Some resources can be represented completely on the Web. For these resources, any of their URLs can be used to identify them. This blog page, for example, can be identified by the URL in a browser's address bar. However, some resources cannot be completely viewed on the Web - they can only be described on the Web.

The W3C recommends responding with a 200 status code for GET requests of a URL that identifies a resource which can be completely represented on the Web (an information resource). They also recommend responding with a 303 for GET requests of a URL that identifies a resource that cannot be completely represented on the Web.

Popular Web servers today don't have much support for resources that can't be represented on the Web. This creates a problem for deploying (non-document) resource servers as it can be very difficult to set-up resources for 303 responses. The public LOD mailing list has been discussing an alternative of using the more common 200 response for any resource.

The problem with always responding to a GET request with a 200 is the risk of using the same URL to identify both a resource and a document describing it. This breaks a fundamental Web constraint that says URIs identify a single resource, and causes URI collisions.

It is impossible to be completely free of all ambiguity when it comes to URI allocation. However, any ambiguity can impose a cost in communication due to the effort required to resolve it. Therefore, within reason, we should strive to avoid it. This is particularly true for Web recommendation standards.

URI collision is perhaps the most common ambiguity in URI allocation. Consider a URL that refers to the movie The Sting and also identifies a description document about the movie. This collision creates confusion about what the URL identifies. If one wanted to talk about the creator of the resource identified by the URL, it would be unclear whether this meant "the creator of the movie" or "the editor of the description." Such ambiguity can be avoided using a 303 for a movie URL to redirect to a 200 of the description URL.

As Tim Berners-Lee points out in an email, even including a Content-Location in a 200 response (to indicate a description of the requested resource) "leaves the web not working", because such techniques are already used to associate different representations (and different URLs) to the same resource, and not the other way around.

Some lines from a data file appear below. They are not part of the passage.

`src/rtl/uarch_pkg.sv`:
```
// Shared micro-architecture types and constants for the front end.
// Holds the fetch-pair payload and the default fetch buffer depth.
package uarch_pkg;

    localparam int unsigned CPU_ADDR_BITS   = 32;
    localparam int unsigned CPU_INST_BITS   = 32;
    localparam int unsigned FETCH_BUF_DEPTH = 4;

    // One fetch group: two consecutive slots that always travel together
    typedef struct packed {
        logic [CPU_ADDR_BITS-1:0] pc0;
        logic [CPU_ADDR_BITS-1:0] pc1;
        logic [CPU_INST_BITS-1:0] inst0;
        logic [CPU_INST_BITS-1:0] inst1;
    } fetch_pair_t;

endpackage

```
`src/rtl/fetch_buffer_if.sv`:
```
// Fetch-to-decode handshake bundle for the fetch buffer.
// The master side is fetch/decode control; the slave side is the buffer.
interface fetch_buffer_if
    import uarch_pkg::*;
#(
    parameter int unsigned DEPTH = FETCH_BUF_DEPTH
);

    localparam int unsigned OCC_W = $clog2(DEPTH) + 1;

    logic                     flush;
    logic                     buf_rdy;
    logic                     fetch_val;
    logic [CPU_ADDR_BITS-1:0] fetch_pc0;
    logic [CPU_ADDR_BITS-1:0] fetch_pc1;
    logic [CPU_INST_BITS-1:0] fetch_inst0;
    logic [CPU_INST_BITS-1:0] fetch_inst1;
    logic                     decode_rdy;
    logic [CPU_ADDR_BITS-1:0] inst0_pc;
    logic [CPU_ADDR_BITS-1:0] inst1_pc;
    logic [CPU_INST_BITS-1:0] inst0;
    logic [CPU_INST_BITS-1:0] inst1;
    logic                     inst_val;
    logic [OCC_W-1:0]         occupancy;

    modport master (
        output flush,
        output fetch_val,
        output fetch_pc0,
        output fetch_pc1,
        output fetch_inst0,
        output fetch_inst1,
        output decode_rdy,
        input  buf_rdy,
        input  inst0_pc,
        input  inst1_pc,
        input  inst0,
        input  inst1,
        input  inst_val,
        input  occupancy
    );

    modport slave (
        input  flush,
        input  fetch_val,
        input  fetch_pc0,
        input  fetch_pc1,
        input  fetch_inst0,
        input  fetch_inst1,
        input  decode_rdy,
        output buf_rdy,
        output inst0_pc,
        output inst1_pc,
        output inst0,
        output inst1,
        output inst_val,
        output occupancy
    );

endinterface

```
`src/rtl/fetch_buffer.sv`:
```
// Circular FIFO of instruction pairs between fetch and decode, zero-latency head read.
// Optional same-cycle empty-buffer bypass is enabled by defining FETCH_BUF_BYPASS_EN.
module fetch_buffer
    import uarch_pkg::*;
#(
    parameter int unsigned DEPTH = FETCH_BUF_DEPTH
) (
    input  logic          clk,
    input  logic          rst,
    fetch_buffer_if.slave bus
);

    localparam int unsigned IDX_W = $clog2(DEPTH);
    localparam int unsigned PTR_W = IDX_W + 1;

    logic [PTR_W-1:0] r_wptr;
    logic [PTR_W-1:0] r_rptr;
    fetch_pair_t      r_mem [DEPTH];

    logic        w_empty;
    logic        w_full;
    logic        w_push;
    logic        w_pop;
    logic        w_inst_val;
    logic        w_byp_take;
    fetch_pair_t w_fetch_pair;
    fetch_pair_t w_head_mem;
    fetch_pair_t w_head;

    // Pointer MSB is the wrap bit distinguishing full from empty
    assign w_empty = (r_wptr == r_rptr);
    assign w_full  = (r_wptr[IDX_W-1:0] == r_rptr[IDX_W-1:0]) &&
                     (r_wptr[IDX_W] != r_rptr[IDX_W]);

    assign w_fetch_pair.pc0   = bus.fetch_pc0;
    assign w_fetch_pair.pc1   = bus.fetch_pc1;
    assign w_fetch_pair.inst0 = bus.fetch_inst0;
    assign w_fetch_pair.inst1 = bus.fetch_inst1;

    assign w_head_mem = w_empty ? fetch_pair_t'('0) : r_mem[r_rptr[IDX_W-1:0]];

`ifdef FETCH_BUF_BYPASS_EN
    logic w_bypass;

    // An empty buffer forwards the incoming pair; if decode takes it, it is never stored
    assign w_bypass   = w_empty && bus.fetch_val && !bus.flush;
    assign w_byp_take = w_bypass && bus.decode_rdy;
    assign w_inst_val = !w_empty || w_bypass;
    assign w_head     = w_bypass ? w_fetch_pair : w_head_mem;
`else
    assign w_byp_take = 1'b0;
    assign w_inst_val = !w_empty;
    assign w_head     = w_head_mem;
`endif

    // Push is gated only by full, so a same-cycle pop never frees a slot early
    assign w_push = bus.fetch_val && !w_full && !bus.flush && !w_byp_take;
    assign w_pop  = !w_empty && bus.decode_rdy && !bus.flush;

    always_ff @(posedge clk) begin
        if (rst || bus.flush) begin
            r_wptr <= '0;
            r_rptr <= '0;
        end else begin
            if (w_push) begin
                r_wptr <= r_wptr + PTR_W'(1);
            end
            if (w_pop) begin
                r_rptr <= r_rptr + PTR_W'(1);
            end
        end
    end

    // Storage is intentionally not reset; pointers alone define validity
    always_ff @(posedge clk) begin
        if (w_push && !rst) begin
            r_mem[r_wptr[IDX_W-1:0]] <= w_fetch_pair;
        end
    end

    assign bus.buf_rdy   = !w_full;
    assign bus.inst_val  = w_inst_val;
    assign bus.inst0_pc  = w_head.pc0;
    assign bus.inst1_pc  = w_head.pc1;
    assign bus.inst0     = w_head.inst0;
    assign bus.inst1     = w_head.inst1;
    assign bus.occupancy = r_wptr - r_rptr;

endmodule
```
`src/flat_wrapper.sv`:
```
// flat-port wrapper written by rule: the top's interface ports become plain ports
module fetch_buffer_flat import uarch_pkg::*;
#(
    parameter int unsigned DEPTH = FETCH_BUF_DEPTH
)
  (clk, rst, bus_flush, bus_fetch_val, bus_fetch_pc0, bus_fetch_pc1, bus_fetch_inst0, bus_fetch_inst1, bus_decode_rdy, bus_buf_rdy, bus_inst0_pc, bus_inst1_pc, bus_inst0, bus_inst1, bus_inst_val, bus_occupancy);
  fetch_buffer_if #(.DEPTH(DEPTH)) bus_i ();
  input  logic clk;
  input  logic rst;
  input wire logic [$bits(bus_i.flush)-1:0] bus_flush;
  input wire logic [$bits(bus_i.fetch_val)-1:0] bus_fetch_val;
  input wire logic [$bits(bus_i.fetch_pc0)-1:0] bus_fetch_pc0;
  input wire logic [$bits(bus_i.fetch_pc1)-1:0] bus_fetch_pc1;
  input wire logic [$bits(bus_i.fetch_inst0)-1:0] bus_fetch_inst0;
  input wire logic [$bits(bus_i.fetch_inst1)-1:0] bus_fetch_inst1;
  input wire logic [$bits(bus_i.decode_rdy)-1:0] bus_decode_rdy;
  output wire logic [$bits(bus_i.buf_rdy)-1:0] bus_buf_rdy;
  output wire logic [$bits(bus_i.inst0_pc)-1:0] bus_inst0_pc;
  output wire logic [$bits(bus_i.inst1_pc)-1:0] bus_inst1_pc;
  output wire logic [$bits(bus_i.inst0)-1:0] bus_inst0;
  output wire logic [$bits(bus_i.inst1)-1:0] bus_inst1;
  output wire logic [$bits(bus_i.inst_val)-1:0] bus_inst_val;
  output wire logic [$bits(bus_i.occupancy)-1:0] bus_occupancy;
  assign bus_i.flush = bus_flush;
  assign bus_i.fetch_val = bus_fetch_val;
  assign bus_i.fetch_pc0 = bus_fetch_pc0;
  assign bus_i.fetch_pc1 = bus_fetch_pc1;
  assign bus_i.fetch_inst0 = bus_fetch_inst0;
  assign bus_i.fetch_inst1 = bus_fetch_inst1;
  assign bus_i.decode_rdy = bus_decode_rdy;
  assign bus_buf_rdy = bus_i.buf_rdy;
  assign bus_inst0_pc = bus_i.inst0_pc;
  assign bus_inst1_pc = bus_i.inst1_pc;
  assign bus_inst0 = bus_i.inst0;
  assign bus_inst1 = bus_i.inst1;
  assign bus_inst_val = bus_i.inst_val;
  assign bus_occupancy = bus_i.occupancy;
  fetch_buffer #(.DEPTH(DEPTH)) u_core (.clk(clk), .rst(rst), .bus(bus_i));
endmodule
```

Using any other 200 status code for representations that merely describe a resource (and don't completely represent it) causes ambiguity because Web browsers today interpret all 200 series responses (from a GET request) as containing an complete representation of the resource identified in the request URL.

Every day, people bookmark and send links of documents they are viewing in a Web browser. It is essential that any document viewed in a Web browser has a URL identifier in the browser's address bar. Web browsers today don't look at the Content-Location header to get the document URL (nor should they). For Linked Data to work with today's Web, it must keep requests for resources separate from requests for description documents.

The community has voiced common concerns about the complexity of URI allocation and the use of 303s using today's software. The LOD community jumped in with a few alternatives, however, we must consider how the Web works today and be realistic on further Web client expectations. The established 303 technique works today using today's Web browsers. 303 redirect may be complicated to setup in a document server, but let's give Linked Data servers a chance to mature.